USRC had not forgotten that Grace had once proposed a $5,000 settlement. When the firm filed its legal response to Berry, there was a final paragraph included: ‘Kindly let us have your rock-bottom figure in settlement,’ the firm’s lawyers wrote. ‘Do not let us dicker. Give us your very best offer.’
As it was his job to do, Berry put the idea to Grace. One can imagine her response; Berry duly wrote back to USRC’s legal team – which now comprised three separate firms, some of which were representing the company’s insurers, who would have to pay out if the girls won – ‘So far as settlement is concerned, [Grace] does not desire to make any proposition.’ In other words: we will see you in court.
Berry immediately threw himself into building his case. He quickly met the girls’ allies – Wiley, Hamilton, Hoffman, Martland, Humphries and von Sochocky – and spent a lot of time reading their notes and interviewing them. Wiley gave him a damning account of all she had learned: ‘Although its employees were falling sick,’ she said, ‘the corporation did nothing. USRC has done everything it could to obscure the issue and render proper relief to its employees impossible.’
Learning of the cover-up of the Drinker report, Berry immediately grasped the impact of such double-dealing for his case – and wrote to Cecil Drinker to request that he give evidence to help the women. But Drinker responded, via his secretary, that: ‘He does not care to make testimony.’ Berry would spend all summer trying to change his mind but, in the end, he was forced to issue a formal court summons.
Drinker wasn’t the only doctor not keen to testify. ‘While I thoroughly sympathise with the girls,’ wrote Martland, ‘I cannot take sides in a civil suit.’ Martland disliked lawyers and had no desire to get caught up in a legal battle; as much as he enjoyed a Sherlock Holmes mystery, he was not a fan of courtroom drama.
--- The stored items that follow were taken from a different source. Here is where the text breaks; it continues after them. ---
--- src/rtl/light_sequencer.sv ---
// Traffic-lamp sequencer: GREEN/YELLOW/RED/DARK rounds with alarm override.
// Optional macro CHEAT_FREEZE_EN: cheat_out freezes the timed phases.
module light_sequencer #(
   parameter int GREEN_T    = 35,
   parameter int YELLOW_T   = 6,
   parameter int RED_T      = 12,
   parameter int DARK_T     = 13,
   parameter int NUM_ROUNDS = 2
) (
   input  logic       clock,
   input  logic       reset_n,
   input  logic       start,
   input  logic       a3,
   input  logic       cheat_out,
   output logic       green,
   output logic       yellow,
   output logic       red,
   output logic [2:0] phase,
   output logic [5:0] remaining,
   output logic       done
);

   typedef enum logic [2:0] {
      IDLE   = 3'd0,
      GREEN  = 3'd1,
      YELLOW = 3'd2,
      RED    = 3'd3,
      DARK   = 3'd4,
      ALARM  = 3'd5
   } phase_t;

   localparam logic [5:0] GREEN_LOAD  = 6'(GREEN_T - 1);
   localparam logic [5:0] YELLOW_LOAD = 6'(YELLOW_T - 1);
   localparam logic [5:0] RED_LOAD    = 6'(RED_T - 1);
   localparam logic [5:0] DARK_LOAD   = 6'(DARK_T - 1);
   localparam logic [3:0] ROUNDS_L    = 4'(NUM_ROUNDS);

   phase_t      phase_r, next_phase_s;
   logic [5:0]  rem_r, next_rem_s;
   logic [3:0]  round_r, next_round_s, round_inc_s;
   logic        done_r, next_done_s;
   logic        green_r, yellow_r, red_r;
   logic        freeze_s;

`ifdef CHEAT_FREEZE_EN
   assign freeze_s = cheat_out;
`else
   logic cheat_unused_s;
   assign cheat_unused_s = cheat_out;
   assign freeze_s       = 1'b0;
`endif

   assign round_inc_s = round_r + 4'd1;

   // Next-state selection; alarm beats freeze, freeze beats countdown/expiry.
   always_comb begin
      next_phase_s = phase_r;
      next_rem_s   = rem_r;
      next_round_s = round_r;
      next_done_s  = 1'b0;
      case (phase_r)
         IDLE: begin
            if (start) begin
               next_phase_s = GREEN;
               next_rem_s   = GREEN_LOAD;
               next_round_s = 4'd0;
            end else begin
               next_rem_s   = 6'd0;
            end
         end
         GREEN, YELLOW, RED, DARK: begin
            if (a3) begin
               next_phase_s = ALARM;
               next_rem_s   = 6'd0;
            end else if (freeze_s) begin
               next_rem_s   = rem_r;
            end else if (rem_r != 6'd0) begin
               next_rem_s   = rem_r - 6'd1;
            end else begin
               case (phase_r)
                  GREEN: begin
                     next_phase_s = YELLOW;
                     next_rem_s   = YELLOW_LOAD;
                  end
                  YELLOW: begin
                     next_phase_s = RED;
                     next_rem_s   = RED_LOAD;
                  end
                  RED: begin
                     next_phase_s = DARK;
                     next_rem_s   = DARK_LOAD;
                  end
                  DARK: begin
                     next_round_s = round_inc_s;
                     if (round_inc_s == ROUNDS_L) begin
                        next_phase_s = IDLE;
                        next_rem_s   = 6'd0;
                        next_done_s  = 1'b1;
                     end else begin
                        next_phase_s = GREEN;
                        next_rem_s   = GREEN_LOAD;
                     end
                  end
                  default: begin
                     next_phase_s = IDLE;
                     next_rem_s   = 6'd0;
                  end
               endcase
            end
         end
         ALARM: begin
            if (a3) begin
               next_rem_s   = 6'd0;
            end else begin
               next_phase_s = RED;
               next_rem_s   = RED_LOAD;
            end
         end
         default: begin
            next_phase_s = IDLE;
            next_rem_s   = 6'd0;
            next_round_s = 4'd0;
         end
      endcase
   end

   // State and lamp registers; lamps decode the next phase so they align with it.
   always_ff @(posedge clock or negedge reset_n) begin
      if (!reset_n) begin
         phase_r  <= IDLE;
         rem_r    <= 6'd0;
         round_r  <= 4'd0;
         done_r   <= 1'b0;
         green_r  <= 1'b0;
         yellow_r <= 1'b0;
         red_r    <= 1'b0;
      end else begin
         phase_r  <= next_phase_s;
         rem_r    <= next_rem_s;
         round_r  <= next_round_s;
         done_r   <= next_done_s;
         green_r  <= (next_phase_s == GREEN);
         yellow_r <= (next_phase_s == YELLOW);
         red_r    <= (next_phase_s == RED) || (next_phase_s == ALARM);
      end
   end

   assign phase     = phase_r;
   assign remaining = rem_r;
   assign done      = done_r;
   assign green     = green_r;
   assign yellow    = yellow_r;
   assign red       = red_r;

endmodule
As Martland’s testimony was not certain – Berry would not give up trying to persuade him – Berry started hunting for another specialist who could take new breath tests of the girls to prove they were radioactive. But try as he might, he hit dead end after dead end. He found one specialist in Boston who was willing to assist, but the girls were not well enough to travel.
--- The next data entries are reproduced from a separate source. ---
File: config.mk
export PLATFORM = sky130hd
export DESIGN_NAME = pe_mac_sequencer_flat
export DESIGN_NICKNAME = d
export VERILOG_FILES = /design/src/rtl/pe_seq_pkg.sv /design/src/rtl/pe_mac_sequencer_if.sv /design/src/rtl/pe_seq_watchdog.sv /design/src/rtl/pe_mac_sequencer.sv /design/src/flat_wrapper.sv
export SDC_FILE = /design/constraint.sdc
export NUM_CORES = 1
export LEC_CHECK = 0
export BUFFER_PORTS_ARGS = -buffer_cell sky130_fd_sc_hd__buf_2
export CAP_MARGIN = 10
export CORE_ASPECT_RATIO = 0.75
export CORE_MARGIN = 5
export CORE_UTILIZATION = 28
export DETAILED_ROUTE_END_ITERATION = 10
export HOLD_SLACK_MARGIN = 0.08
export SYNTH_ARGS = -nofsm -noshare
export SYNTH_HDL_FRONTEND = slang
export SYNTH_SLANG_ARGS = --single-unit
File: constraint.sdc
create_clock -name clk -period 2.95 [get_ports clk]
set_input_delay 0.1475 -clock clk [delete_from_list [all_inputs] [get_ports clk]]
set_output_delay 0.1475 -clock clk [all_outputs]
set_load 0.02 [all_outputs]
File: src/rtl/pe_seq_pkg.sv
// Shared types and constants for the PE MAC sequencer.
package pe_seq_pkg;

   localparam int          FP32_W    = 32;
   localparam logic [31:0] FP32_ZERO = 32'h0000_0000;

   typedef enum logic [2:0] {
      S_IDLE,
      S_FETCH,
      S_ISSUE,
      S_WAIT,
      S_DRAIN,
      S_DONE
   } seq_state_t;

endpackage

File: src/rtl/pe_mac_sequencer_if.sv
// Command, operand-stream, pe and result handshakes of the MAC sequencer.
interface pe_mac_sequencer_if #(
   parameter int LEN_W = 16
);
   import pe_seq_pkg::*;

   logic              cmd_valid;
   logic              cmd_ready;
   logic [LEN_W-1:0]  cmd_len;
   logic [FP32_W-1:0] cmd_init;

   logic              op_valid;
   logic              op_ready;
   logic [FP32_W-1:0] op_a;
   logic [FP32_W-1:0] op_b;

   logic              pe_in_valid;
   logic [FP32_W-1:0] pe_a_bits;
   logic [FP32_W-1:0] pe_b_bits;
   logic [FP32_W-1:0] pe_psum_in;
   logic              pe_out_valid;
   logic [FP32_W-1:0] pe_psum_out;

   logic              res_valid;
   logic              res_ready;
   logic [FP32_W-1:0] res_bits;
   logic              res_err;

   logic              busy;

   // master is the sequencer itself
   modport master (
      input  cmd_valid, cmd_len, cmd_init,
      output cmd_ready,
      input  op_valid, op_a, op_b,
      output op_ready,
      output pe_in_valid, pe_a_bits, pe_b_bits, pe_psum_in,
      input  pe_out_valid, pe_psum_out,
      output res_valid, res_bits, res_err,
      input  res_ready,
      output busy
   );

   modport slave (
      output cmd_valid, cmd_len, cmd_init,
      input  cmd_ready,
      output op_valid, op_a, op_b,
      input  op_ready,
      input  pe_in_valid, pe_a_bits, pe_b_bits, pe_psum_in,
      output pe_out_valid, pe_psum_out,
      input  res_valid, res_bits, res_err,
      output res_ready,
      input  busy
   );

endinterface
In the other camp, meanwhile, USRC was having no such problems, as Flinn was still acting as its expert; and not just for them, as Berry soon discovered.
Berry had now learned of the Waterbury Clock Company cases of radium poisoning. Essentially, their existence proved that his clients’ disease was occupational. Consequently, Berry wrote to the Workmen’s Compensation Commission in Connecticut, the state in which the watch firm was based, looking for evidence he could cite in court. But the commission’s response was totally unexpected: ‘Had anybody in this vicinity suffered an occupational disease,’ its officer wrote, ‘I should have [had] it brought to my attention, as occupational diseases have been compensable in this state for several years. No claims have been filed with me. I have heard a number of rumours such as you have, but know nothing about them.’
It was a conundrum. Connecticut law had a much more favourable statute of limitations of five years, which was just about long enough for a dial-painter to discover she had radium poisoning before bringing a lawsuit. By now, at least three dial-painters had died in Waterbury, and others were ill. Had not one of their families filed suit?